- [Data]

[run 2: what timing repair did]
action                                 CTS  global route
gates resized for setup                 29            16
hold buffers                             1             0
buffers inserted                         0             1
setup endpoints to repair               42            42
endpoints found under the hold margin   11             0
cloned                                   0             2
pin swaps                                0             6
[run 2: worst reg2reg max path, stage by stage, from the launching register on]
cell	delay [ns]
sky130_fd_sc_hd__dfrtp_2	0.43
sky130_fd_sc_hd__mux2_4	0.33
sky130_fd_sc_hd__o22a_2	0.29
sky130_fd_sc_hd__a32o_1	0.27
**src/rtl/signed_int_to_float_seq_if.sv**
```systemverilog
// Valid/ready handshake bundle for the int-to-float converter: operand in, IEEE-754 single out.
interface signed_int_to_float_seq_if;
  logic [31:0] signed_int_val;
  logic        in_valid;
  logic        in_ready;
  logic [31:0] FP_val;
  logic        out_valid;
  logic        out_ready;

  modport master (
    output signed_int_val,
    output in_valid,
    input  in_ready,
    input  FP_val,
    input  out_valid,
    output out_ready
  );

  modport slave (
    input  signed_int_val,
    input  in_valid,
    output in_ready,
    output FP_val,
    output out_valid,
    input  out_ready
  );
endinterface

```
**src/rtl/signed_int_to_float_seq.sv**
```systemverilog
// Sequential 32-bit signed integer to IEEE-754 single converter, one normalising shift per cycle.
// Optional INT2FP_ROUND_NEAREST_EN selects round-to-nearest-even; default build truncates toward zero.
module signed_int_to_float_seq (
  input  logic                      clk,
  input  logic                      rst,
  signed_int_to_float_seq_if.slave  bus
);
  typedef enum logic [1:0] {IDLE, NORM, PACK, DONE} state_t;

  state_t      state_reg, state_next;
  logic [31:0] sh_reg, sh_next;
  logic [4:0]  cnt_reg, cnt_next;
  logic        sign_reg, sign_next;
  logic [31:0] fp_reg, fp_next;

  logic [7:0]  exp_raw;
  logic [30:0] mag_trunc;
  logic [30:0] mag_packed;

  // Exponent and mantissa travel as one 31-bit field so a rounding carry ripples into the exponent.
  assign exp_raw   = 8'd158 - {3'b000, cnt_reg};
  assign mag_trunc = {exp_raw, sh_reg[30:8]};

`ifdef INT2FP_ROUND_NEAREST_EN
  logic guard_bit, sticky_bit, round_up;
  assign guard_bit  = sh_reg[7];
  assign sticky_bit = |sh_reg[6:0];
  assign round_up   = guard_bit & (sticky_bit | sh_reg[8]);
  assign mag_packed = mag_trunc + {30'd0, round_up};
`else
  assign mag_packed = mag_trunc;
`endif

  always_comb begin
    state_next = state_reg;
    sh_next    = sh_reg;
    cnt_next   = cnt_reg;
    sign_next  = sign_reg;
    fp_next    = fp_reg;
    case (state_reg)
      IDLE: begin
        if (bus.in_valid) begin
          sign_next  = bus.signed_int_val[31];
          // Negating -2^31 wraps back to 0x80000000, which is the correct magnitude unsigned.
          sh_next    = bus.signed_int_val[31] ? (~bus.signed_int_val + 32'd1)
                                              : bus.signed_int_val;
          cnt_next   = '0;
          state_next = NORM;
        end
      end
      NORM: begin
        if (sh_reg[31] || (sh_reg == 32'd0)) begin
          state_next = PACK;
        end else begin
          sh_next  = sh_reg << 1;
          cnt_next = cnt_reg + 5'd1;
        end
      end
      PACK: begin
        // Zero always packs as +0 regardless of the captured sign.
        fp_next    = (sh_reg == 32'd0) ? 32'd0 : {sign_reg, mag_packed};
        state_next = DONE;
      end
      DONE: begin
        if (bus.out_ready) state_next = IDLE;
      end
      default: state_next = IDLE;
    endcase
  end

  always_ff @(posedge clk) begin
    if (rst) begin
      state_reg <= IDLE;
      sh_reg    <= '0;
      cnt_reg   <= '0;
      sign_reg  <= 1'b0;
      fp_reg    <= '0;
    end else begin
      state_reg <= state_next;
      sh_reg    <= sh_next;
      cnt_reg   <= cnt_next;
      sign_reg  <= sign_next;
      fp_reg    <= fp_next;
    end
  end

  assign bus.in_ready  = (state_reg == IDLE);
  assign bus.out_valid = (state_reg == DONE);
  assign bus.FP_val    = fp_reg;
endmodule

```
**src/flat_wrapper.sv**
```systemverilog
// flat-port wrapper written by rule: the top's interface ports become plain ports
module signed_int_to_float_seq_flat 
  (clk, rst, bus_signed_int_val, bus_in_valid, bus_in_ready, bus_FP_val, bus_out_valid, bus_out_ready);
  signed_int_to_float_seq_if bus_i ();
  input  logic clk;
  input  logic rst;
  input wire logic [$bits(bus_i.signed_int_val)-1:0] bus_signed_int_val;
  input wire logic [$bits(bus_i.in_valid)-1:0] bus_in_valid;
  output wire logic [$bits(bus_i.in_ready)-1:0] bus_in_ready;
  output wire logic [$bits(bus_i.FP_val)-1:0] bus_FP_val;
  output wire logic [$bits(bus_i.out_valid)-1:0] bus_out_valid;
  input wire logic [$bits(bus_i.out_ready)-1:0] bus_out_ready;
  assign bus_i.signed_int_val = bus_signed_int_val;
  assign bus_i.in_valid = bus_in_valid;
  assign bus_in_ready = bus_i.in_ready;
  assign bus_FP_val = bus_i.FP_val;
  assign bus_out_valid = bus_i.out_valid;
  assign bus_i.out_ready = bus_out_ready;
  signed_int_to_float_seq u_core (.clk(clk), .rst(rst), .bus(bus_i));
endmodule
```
==
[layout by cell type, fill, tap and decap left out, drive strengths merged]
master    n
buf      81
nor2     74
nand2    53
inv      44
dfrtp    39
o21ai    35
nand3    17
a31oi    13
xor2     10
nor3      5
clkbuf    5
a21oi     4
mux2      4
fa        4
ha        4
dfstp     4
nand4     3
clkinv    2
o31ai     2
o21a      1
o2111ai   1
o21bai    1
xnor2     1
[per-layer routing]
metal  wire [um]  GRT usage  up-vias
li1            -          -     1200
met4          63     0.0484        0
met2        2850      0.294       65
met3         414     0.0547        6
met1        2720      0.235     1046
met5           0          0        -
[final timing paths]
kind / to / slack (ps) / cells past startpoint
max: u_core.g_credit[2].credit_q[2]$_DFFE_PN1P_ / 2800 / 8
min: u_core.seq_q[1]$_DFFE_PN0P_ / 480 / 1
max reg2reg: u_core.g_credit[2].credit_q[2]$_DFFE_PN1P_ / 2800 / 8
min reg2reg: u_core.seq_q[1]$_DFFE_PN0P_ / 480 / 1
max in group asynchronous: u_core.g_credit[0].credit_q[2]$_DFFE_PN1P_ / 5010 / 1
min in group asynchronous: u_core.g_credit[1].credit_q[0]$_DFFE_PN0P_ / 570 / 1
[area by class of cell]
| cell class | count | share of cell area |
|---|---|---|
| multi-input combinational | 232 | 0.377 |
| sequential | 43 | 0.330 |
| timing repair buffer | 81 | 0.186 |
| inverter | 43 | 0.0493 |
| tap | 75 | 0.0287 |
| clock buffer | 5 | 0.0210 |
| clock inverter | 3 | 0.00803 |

- [Task goal] Take the listing above and repeat exactly the lines from the one containing "75 | 0.0287 |" through the one containing "3 | 0.00803 |", both included.

- [Exercise result]
| tap | 75 | 0.0287 |
| clock buffer | 5 | 0.0210 |
| clock inverter | 3 | 0.00803 |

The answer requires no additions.